───── Provided information

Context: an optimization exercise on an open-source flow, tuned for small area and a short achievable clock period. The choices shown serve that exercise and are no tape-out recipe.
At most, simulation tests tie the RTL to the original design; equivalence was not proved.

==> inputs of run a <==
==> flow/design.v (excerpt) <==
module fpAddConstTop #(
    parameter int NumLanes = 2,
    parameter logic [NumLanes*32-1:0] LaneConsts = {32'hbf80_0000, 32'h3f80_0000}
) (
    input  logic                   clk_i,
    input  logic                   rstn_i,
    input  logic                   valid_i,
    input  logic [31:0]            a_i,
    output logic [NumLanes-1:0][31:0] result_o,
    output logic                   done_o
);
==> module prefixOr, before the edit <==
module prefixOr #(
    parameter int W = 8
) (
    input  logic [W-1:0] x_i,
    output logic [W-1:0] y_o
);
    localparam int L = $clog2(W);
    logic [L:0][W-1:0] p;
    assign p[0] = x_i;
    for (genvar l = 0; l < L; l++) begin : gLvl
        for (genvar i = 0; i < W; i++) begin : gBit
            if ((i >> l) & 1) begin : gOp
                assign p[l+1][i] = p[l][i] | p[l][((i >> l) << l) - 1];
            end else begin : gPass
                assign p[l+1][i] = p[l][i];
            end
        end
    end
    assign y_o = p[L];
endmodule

──────────
───── Provided information

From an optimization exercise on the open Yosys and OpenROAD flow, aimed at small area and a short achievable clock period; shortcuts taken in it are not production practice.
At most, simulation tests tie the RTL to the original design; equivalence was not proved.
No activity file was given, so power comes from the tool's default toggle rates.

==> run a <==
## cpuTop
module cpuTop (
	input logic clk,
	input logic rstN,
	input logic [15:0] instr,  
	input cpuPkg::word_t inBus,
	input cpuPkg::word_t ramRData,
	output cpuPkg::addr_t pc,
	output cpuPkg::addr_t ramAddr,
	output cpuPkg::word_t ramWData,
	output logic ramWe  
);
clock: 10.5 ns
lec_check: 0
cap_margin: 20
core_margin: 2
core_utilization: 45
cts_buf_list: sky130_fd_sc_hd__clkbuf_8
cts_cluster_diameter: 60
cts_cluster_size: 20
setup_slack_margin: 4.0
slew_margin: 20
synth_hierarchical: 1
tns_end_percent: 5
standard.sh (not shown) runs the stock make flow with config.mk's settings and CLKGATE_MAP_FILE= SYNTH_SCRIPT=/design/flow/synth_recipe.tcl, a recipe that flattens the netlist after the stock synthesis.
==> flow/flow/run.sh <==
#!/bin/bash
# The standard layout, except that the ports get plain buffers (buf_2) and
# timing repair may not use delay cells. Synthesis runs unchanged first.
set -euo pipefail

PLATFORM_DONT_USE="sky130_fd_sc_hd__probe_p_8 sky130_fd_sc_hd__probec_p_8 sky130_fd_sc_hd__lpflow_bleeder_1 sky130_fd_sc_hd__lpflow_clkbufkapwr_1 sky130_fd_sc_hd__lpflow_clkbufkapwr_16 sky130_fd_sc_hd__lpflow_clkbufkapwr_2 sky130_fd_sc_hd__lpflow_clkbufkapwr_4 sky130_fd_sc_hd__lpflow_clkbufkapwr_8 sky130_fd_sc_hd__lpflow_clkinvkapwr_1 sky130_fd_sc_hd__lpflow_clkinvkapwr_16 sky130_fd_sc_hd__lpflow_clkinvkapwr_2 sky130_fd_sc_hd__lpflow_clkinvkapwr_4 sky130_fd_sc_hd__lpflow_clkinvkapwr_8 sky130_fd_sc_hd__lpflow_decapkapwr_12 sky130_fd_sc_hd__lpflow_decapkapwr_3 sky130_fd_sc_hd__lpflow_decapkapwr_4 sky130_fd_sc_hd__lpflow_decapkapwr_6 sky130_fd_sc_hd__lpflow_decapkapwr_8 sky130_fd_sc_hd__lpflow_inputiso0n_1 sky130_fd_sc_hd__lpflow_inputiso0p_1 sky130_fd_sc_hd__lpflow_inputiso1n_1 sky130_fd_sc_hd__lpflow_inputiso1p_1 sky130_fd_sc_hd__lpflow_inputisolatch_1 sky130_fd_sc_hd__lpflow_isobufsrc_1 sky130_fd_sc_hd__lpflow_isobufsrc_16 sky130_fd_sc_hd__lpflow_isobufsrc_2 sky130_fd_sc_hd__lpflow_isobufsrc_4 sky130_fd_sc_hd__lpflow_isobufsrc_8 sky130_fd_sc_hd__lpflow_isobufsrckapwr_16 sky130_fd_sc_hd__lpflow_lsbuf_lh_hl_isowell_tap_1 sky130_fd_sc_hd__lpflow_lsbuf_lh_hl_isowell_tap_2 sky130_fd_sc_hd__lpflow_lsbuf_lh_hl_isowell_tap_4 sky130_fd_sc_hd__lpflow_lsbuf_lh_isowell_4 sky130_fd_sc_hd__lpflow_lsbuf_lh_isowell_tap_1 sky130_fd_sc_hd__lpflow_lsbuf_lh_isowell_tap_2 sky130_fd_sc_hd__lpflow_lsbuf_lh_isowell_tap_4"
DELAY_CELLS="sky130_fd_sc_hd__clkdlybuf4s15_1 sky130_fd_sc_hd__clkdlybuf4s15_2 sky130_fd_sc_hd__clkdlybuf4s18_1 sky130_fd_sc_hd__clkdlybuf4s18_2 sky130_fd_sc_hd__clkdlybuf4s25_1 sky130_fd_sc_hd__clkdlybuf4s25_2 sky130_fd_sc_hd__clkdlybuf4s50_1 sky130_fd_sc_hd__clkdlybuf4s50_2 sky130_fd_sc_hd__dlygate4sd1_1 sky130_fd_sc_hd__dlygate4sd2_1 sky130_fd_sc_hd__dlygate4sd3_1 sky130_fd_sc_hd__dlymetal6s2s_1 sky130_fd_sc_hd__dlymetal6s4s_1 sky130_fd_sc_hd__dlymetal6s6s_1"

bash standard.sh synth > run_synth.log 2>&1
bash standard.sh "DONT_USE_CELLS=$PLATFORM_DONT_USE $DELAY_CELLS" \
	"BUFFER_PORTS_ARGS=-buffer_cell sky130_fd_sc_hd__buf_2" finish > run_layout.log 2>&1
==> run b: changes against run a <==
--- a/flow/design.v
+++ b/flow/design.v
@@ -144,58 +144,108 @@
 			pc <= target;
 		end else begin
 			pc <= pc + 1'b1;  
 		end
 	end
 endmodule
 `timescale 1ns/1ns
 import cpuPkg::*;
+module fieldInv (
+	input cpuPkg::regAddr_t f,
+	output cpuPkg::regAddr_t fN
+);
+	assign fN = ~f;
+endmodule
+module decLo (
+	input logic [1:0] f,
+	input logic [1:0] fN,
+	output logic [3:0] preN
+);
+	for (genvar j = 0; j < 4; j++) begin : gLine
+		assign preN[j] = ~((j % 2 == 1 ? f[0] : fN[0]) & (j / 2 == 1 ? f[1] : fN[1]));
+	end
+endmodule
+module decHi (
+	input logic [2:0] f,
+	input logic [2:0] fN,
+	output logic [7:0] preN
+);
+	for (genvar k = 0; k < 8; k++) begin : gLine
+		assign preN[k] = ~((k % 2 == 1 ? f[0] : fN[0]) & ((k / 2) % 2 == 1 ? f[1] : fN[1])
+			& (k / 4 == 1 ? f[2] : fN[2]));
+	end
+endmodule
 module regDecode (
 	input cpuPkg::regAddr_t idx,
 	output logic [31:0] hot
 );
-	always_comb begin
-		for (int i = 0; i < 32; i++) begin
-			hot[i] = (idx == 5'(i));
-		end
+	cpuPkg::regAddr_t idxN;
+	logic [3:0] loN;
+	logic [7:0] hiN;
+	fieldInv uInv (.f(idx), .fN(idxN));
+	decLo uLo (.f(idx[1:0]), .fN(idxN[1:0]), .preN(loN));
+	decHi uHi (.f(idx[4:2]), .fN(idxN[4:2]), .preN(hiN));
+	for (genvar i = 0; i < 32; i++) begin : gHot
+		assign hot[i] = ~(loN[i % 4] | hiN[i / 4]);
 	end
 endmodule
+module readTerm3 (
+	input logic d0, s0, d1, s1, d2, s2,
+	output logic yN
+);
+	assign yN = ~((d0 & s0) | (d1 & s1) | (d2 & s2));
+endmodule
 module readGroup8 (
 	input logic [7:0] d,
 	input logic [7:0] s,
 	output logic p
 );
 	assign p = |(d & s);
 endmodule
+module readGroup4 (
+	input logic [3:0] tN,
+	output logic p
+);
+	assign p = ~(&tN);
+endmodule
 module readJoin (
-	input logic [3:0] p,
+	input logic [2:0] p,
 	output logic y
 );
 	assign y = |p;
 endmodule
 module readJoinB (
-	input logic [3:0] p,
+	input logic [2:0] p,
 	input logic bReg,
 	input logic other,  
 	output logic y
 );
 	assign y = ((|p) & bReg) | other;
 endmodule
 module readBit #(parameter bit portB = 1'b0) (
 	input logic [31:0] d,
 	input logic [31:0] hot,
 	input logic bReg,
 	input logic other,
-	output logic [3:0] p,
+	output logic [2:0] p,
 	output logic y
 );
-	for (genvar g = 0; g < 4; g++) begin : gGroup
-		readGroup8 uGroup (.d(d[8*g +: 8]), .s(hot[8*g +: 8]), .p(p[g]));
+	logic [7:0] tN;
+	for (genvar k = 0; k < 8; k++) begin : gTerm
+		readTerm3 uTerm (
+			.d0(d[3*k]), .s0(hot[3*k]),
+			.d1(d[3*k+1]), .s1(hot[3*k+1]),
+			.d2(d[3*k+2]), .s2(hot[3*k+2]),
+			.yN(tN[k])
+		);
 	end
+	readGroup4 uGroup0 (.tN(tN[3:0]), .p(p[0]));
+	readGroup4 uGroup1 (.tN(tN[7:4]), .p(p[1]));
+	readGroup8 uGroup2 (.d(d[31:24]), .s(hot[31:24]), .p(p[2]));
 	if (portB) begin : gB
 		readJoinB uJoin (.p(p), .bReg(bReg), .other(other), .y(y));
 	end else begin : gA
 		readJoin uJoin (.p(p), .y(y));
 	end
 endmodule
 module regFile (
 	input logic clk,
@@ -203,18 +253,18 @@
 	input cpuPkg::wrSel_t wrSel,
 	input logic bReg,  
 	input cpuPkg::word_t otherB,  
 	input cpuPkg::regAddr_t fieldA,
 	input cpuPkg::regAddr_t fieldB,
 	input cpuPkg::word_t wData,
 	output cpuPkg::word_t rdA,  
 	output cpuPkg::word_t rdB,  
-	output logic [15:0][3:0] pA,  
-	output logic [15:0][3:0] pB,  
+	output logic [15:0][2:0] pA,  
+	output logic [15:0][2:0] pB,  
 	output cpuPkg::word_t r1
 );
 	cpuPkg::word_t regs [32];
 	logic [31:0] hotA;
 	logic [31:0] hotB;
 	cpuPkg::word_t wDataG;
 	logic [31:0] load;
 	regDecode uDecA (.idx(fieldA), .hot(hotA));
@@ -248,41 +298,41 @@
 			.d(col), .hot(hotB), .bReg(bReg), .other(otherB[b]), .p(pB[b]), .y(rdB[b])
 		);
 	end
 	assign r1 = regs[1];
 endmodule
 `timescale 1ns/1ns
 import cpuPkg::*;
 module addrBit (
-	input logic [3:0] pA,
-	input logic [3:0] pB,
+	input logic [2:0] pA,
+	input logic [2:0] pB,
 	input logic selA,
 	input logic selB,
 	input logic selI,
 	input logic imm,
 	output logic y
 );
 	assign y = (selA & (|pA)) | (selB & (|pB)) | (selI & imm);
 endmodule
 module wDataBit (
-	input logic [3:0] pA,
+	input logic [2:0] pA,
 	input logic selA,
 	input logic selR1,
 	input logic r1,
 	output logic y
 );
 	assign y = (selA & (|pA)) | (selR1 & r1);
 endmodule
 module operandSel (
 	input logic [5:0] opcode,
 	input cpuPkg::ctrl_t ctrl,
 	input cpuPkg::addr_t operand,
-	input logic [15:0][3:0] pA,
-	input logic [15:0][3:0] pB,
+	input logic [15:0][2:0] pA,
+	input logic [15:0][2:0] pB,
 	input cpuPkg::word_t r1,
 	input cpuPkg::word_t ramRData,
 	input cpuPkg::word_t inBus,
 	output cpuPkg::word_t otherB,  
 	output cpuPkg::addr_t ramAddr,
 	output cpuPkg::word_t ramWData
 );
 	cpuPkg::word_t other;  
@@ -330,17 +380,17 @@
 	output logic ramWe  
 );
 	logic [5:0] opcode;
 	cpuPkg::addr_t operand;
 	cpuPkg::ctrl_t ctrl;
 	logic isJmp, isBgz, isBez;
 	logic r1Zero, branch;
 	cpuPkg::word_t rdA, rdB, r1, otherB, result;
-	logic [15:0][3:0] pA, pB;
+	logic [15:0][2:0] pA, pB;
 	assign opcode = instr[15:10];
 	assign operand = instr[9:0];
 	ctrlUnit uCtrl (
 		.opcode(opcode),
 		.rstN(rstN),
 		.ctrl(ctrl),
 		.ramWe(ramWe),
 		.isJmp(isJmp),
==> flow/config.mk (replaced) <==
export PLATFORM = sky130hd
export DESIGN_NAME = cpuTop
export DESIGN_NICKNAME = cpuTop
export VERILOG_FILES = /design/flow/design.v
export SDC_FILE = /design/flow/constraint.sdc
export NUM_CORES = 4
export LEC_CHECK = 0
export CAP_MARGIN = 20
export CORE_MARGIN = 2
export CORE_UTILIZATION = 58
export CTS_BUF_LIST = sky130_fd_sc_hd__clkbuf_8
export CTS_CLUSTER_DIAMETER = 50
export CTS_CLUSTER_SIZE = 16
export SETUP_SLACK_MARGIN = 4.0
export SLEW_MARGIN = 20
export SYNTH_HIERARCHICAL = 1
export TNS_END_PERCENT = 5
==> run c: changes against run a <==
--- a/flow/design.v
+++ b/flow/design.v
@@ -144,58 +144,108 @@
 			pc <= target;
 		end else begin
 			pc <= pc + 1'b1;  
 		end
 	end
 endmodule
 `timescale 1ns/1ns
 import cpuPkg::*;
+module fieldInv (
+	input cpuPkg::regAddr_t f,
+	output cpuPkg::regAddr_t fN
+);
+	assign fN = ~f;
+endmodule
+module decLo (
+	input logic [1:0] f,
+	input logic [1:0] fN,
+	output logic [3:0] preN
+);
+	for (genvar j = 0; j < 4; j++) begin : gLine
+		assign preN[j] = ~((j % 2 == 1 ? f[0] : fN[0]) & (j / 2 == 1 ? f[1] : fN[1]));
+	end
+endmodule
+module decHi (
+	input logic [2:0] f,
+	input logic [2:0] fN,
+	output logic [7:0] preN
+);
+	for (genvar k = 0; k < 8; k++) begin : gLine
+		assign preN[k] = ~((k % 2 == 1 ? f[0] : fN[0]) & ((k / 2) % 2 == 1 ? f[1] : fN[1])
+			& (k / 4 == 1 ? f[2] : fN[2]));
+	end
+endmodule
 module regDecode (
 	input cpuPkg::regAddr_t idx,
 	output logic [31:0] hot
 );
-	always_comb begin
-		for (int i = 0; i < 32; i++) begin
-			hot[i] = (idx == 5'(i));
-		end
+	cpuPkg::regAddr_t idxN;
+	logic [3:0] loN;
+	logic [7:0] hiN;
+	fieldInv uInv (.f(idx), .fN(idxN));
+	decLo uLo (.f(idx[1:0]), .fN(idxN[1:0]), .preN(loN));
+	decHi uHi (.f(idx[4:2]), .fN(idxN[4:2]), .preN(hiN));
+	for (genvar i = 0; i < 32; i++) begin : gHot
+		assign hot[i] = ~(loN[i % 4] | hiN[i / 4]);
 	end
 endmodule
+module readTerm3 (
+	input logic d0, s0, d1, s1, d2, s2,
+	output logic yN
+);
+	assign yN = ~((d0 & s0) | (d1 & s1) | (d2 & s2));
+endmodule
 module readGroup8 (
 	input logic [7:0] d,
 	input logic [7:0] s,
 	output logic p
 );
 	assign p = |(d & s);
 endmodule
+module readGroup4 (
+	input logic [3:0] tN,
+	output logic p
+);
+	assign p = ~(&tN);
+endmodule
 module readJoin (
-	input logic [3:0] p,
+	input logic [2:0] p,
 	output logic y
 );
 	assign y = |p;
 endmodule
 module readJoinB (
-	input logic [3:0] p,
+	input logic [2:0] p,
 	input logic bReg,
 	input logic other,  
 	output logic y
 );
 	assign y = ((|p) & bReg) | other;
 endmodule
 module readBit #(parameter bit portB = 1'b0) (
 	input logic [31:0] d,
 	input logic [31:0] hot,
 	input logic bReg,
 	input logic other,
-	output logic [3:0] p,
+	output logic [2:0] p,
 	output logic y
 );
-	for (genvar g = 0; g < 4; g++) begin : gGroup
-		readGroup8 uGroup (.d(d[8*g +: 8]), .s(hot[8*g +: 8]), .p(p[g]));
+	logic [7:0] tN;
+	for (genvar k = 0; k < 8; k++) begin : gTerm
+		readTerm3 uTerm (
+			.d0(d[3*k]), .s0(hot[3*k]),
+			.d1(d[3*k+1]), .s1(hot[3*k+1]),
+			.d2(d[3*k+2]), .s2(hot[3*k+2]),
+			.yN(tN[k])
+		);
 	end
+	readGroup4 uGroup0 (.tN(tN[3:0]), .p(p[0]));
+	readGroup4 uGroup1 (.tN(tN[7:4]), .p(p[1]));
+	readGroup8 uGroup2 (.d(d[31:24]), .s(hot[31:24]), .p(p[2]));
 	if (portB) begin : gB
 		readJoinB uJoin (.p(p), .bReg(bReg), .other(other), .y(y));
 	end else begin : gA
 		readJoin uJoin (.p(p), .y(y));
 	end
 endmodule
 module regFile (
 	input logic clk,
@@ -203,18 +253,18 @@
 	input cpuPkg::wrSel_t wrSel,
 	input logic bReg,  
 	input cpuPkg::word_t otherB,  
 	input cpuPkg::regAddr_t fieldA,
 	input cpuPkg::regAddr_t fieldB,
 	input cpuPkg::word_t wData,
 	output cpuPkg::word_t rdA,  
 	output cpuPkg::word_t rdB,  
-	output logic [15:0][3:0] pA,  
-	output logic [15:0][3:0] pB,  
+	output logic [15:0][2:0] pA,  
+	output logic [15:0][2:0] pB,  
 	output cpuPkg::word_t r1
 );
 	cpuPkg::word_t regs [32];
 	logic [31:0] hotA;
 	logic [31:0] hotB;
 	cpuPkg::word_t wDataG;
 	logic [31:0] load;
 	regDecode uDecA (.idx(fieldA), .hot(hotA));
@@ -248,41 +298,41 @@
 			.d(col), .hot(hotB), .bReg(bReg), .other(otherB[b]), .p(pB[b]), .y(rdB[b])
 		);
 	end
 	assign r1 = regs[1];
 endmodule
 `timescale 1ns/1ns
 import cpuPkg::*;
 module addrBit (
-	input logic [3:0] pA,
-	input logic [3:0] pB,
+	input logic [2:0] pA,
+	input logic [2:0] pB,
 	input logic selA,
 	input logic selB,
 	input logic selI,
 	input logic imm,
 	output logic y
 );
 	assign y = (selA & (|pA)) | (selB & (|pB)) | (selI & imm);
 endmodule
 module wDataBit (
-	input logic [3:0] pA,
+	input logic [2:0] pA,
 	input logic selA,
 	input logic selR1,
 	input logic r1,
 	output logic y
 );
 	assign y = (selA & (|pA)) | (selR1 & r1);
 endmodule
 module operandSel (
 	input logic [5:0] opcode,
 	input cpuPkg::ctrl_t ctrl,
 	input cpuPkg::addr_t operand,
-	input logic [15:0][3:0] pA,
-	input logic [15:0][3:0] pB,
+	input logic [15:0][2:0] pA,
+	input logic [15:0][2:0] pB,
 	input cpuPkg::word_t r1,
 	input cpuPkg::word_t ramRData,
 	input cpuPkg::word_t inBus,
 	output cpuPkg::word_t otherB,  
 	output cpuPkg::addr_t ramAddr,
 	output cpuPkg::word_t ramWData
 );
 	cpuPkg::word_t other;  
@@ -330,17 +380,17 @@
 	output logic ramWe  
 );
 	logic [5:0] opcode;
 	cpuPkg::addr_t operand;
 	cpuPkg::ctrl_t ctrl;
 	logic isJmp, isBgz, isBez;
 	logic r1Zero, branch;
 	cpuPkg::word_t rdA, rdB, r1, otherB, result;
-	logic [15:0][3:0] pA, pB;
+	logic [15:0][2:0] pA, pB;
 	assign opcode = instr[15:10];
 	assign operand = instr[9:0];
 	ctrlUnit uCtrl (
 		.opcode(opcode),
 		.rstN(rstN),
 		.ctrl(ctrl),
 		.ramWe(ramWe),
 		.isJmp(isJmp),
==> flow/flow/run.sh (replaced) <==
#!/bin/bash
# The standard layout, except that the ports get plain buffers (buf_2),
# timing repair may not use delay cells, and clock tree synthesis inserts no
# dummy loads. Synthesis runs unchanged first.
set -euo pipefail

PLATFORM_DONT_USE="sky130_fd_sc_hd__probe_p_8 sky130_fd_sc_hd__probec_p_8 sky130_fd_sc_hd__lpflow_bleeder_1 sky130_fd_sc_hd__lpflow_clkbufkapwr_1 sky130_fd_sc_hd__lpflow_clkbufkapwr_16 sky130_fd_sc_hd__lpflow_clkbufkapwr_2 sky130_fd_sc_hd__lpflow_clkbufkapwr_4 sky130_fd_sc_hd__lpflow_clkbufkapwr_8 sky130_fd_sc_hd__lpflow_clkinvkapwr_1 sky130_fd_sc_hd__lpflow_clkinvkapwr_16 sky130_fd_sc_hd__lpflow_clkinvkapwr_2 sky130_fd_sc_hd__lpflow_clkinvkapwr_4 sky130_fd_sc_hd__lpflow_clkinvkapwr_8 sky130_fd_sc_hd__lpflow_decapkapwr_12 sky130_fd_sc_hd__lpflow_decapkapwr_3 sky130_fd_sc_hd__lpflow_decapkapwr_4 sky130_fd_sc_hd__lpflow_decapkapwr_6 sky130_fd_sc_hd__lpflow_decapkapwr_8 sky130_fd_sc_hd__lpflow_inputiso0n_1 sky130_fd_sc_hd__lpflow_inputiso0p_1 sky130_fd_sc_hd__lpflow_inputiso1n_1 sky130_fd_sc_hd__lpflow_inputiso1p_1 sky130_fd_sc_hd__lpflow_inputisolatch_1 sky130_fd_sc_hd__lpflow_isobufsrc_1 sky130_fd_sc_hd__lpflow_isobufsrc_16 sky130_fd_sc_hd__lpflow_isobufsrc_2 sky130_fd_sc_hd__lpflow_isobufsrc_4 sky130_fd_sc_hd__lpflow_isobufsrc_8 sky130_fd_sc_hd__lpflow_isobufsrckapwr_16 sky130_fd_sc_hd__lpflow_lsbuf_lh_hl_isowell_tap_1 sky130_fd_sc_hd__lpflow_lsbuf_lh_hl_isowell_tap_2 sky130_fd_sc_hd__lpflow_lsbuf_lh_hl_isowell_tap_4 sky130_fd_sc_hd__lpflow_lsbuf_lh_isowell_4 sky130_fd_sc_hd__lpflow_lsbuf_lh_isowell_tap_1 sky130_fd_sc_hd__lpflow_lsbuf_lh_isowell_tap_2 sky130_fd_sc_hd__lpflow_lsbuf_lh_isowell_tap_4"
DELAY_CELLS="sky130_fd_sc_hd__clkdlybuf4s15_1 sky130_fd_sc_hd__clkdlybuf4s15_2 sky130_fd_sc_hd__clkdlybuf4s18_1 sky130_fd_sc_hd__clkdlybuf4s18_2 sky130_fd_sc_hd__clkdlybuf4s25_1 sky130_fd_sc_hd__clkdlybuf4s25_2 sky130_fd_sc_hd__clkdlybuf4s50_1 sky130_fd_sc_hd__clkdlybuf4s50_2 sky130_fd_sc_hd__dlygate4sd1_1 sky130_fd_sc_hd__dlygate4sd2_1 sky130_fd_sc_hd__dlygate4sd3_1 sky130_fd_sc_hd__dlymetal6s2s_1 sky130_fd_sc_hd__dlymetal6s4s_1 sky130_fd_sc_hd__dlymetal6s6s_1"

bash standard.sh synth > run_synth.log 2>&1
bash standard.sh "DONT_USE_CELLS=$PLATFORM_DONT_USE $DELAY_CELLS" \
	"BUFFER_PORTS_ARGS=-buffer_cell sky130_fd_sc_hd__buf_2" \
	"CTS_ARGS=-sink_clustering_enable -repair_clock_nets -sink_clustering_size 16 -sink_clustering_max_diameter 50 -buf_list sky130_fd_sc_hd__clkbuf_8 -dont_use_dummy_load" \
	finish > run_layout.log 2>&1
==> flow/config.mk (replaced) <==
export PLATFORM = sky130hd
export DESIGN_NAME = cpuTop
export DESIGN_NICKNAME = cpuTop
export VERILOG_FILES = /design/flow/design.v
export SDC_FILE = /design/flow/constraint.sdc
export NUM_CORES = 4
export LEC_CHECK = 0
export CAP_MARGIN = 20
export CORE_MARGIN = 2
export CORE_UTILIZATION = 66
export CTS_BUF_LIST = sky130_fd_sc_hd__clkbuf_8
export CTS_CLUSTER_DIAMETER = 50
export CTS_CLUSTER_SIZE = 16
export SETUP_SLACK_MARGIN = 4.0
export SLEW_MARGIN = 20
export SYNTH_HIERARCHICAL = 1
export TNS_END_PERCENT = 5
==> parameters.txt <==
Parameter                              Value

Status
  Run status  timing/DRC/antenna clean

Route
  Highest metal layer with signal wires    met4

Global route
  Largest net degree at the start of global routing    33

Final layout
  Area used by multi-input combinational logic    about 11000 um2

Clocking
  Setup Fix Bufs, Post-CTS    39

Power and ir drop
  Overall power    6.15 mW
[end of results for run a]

──────────

Exercise goal: Find the lines in the entries above where "shown" occurs, and copy each of them.

Exercise output:
Context: an optimization exercise on an open-source flow, tuned for small area and a short achievable clock period. The choices shown serve that exercise and are no tape-out recipe.
standard.sh (not shown) runs the stock make flow with config.mk's settings and CLKGATE_MAP_FILE= SYNTH_SCRIPT=/design/flow/synth_recipe.tcl, a recipe that flattens the netlist after the stock synthesis.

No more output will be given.